++++ Dataset entries ++++

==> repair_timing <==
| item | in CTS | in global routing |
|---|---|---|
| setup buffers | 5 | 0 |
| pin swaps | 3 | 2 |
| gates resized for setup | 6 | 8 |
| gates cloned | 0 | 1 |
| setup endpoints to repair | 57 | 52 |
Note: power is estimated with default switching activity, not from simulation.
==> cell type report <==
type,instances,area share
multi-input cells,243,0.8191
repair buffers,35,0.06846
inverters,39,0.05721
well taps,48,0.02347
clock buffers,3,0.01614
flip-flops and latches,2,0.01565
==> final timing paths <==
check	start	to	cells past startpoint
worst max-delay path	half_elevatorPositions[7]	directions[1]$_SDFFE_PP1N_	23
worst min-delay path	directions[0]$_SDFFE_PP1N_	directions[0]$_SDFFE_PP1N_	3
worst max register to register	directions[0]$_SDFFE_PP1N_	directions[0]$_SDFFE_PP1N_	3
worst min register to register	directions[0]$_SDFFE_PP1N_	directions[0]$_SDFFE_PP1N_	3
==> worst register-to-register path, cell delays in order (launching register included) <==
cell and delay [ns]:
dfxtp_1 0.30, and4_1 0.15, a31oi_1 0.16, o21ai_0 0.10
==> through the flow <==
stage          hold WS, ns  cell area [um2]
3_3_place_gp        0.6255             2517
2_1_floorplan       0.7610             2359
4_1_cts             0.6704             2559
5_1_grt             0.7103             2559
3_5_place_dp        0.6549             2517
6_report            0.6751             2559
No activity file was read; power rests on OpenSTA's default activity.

++++
++++ Dataset entries ++++

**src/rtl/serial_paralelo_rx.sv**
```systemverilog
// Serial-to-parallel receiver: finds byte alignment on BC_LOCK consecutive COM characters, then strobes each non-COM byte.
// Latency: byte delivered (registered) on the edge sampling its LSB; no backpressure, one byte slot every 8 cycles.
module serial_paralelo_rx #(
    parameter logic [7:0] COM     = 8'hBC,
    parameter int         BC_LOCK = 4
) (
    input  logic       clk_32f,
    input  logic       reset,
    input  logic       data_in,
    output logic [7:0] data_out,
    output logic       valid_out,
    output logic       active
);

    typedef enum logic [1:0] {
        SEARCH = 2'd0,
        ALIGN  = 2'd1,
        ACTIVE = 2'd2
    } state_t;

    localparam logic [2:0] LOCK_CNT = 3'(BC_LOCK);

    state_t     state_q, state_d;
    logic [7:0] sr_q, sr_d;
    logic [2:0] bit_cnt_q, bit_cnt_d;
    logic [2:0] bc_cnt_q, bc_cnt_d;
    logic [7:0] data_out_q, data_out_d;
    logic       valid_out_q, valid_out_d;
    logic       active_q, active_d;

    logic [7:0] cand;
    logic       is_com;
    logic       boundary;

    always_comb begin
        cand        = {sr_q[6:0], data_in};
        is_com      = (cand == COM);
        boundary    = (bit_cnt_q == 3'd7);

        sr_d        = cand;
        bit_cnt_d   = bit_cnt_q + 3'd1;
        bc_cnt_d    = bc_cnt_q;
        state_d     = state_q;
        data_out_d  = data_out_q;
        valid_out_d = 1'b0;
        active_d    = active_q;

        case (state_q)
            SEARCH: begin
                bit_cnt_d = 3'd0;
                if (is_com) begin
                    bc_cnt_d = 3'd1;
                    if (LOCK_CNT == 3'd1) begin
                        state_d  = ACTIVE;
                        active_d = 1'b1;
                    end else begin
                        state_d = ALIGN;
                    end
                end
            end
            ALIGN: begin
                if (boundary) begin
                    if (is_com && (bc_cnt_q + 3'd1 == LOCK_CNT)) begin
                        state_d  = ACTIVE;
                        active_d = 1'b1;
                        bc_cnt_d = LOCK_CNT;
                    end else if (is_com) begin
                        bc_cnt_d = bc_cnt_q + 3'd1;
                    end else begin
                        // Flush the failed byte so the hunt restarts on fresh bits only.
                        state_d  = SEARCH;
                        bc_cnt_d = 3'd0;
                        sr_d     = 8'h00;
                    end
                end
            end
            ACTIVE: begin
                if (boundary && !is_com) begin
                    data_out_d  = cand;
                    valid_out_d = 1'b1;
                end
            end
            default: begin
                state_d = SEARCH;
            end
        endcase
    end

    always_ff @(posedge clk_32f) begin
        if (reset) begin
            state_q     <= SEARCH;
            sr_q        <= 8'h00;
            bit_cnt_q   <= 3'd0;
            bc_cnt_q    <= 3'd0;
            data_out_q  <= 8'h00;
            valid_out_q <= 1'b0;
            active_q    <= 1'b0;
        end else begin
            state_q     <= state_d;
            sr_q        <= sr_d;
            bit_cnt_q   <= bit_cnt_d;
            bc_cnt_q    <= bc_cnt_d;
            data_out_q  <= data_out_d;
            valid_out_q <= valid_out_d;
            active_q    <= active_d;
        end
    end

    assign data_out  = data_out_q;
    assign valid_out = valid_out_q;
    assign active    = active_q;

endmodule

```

++++

Search the data and copy each line containing "buffers".

Result –
| setup buffers | 5 | 0 |
repair buffers,35,0.06846
clock buffers,3,0.01614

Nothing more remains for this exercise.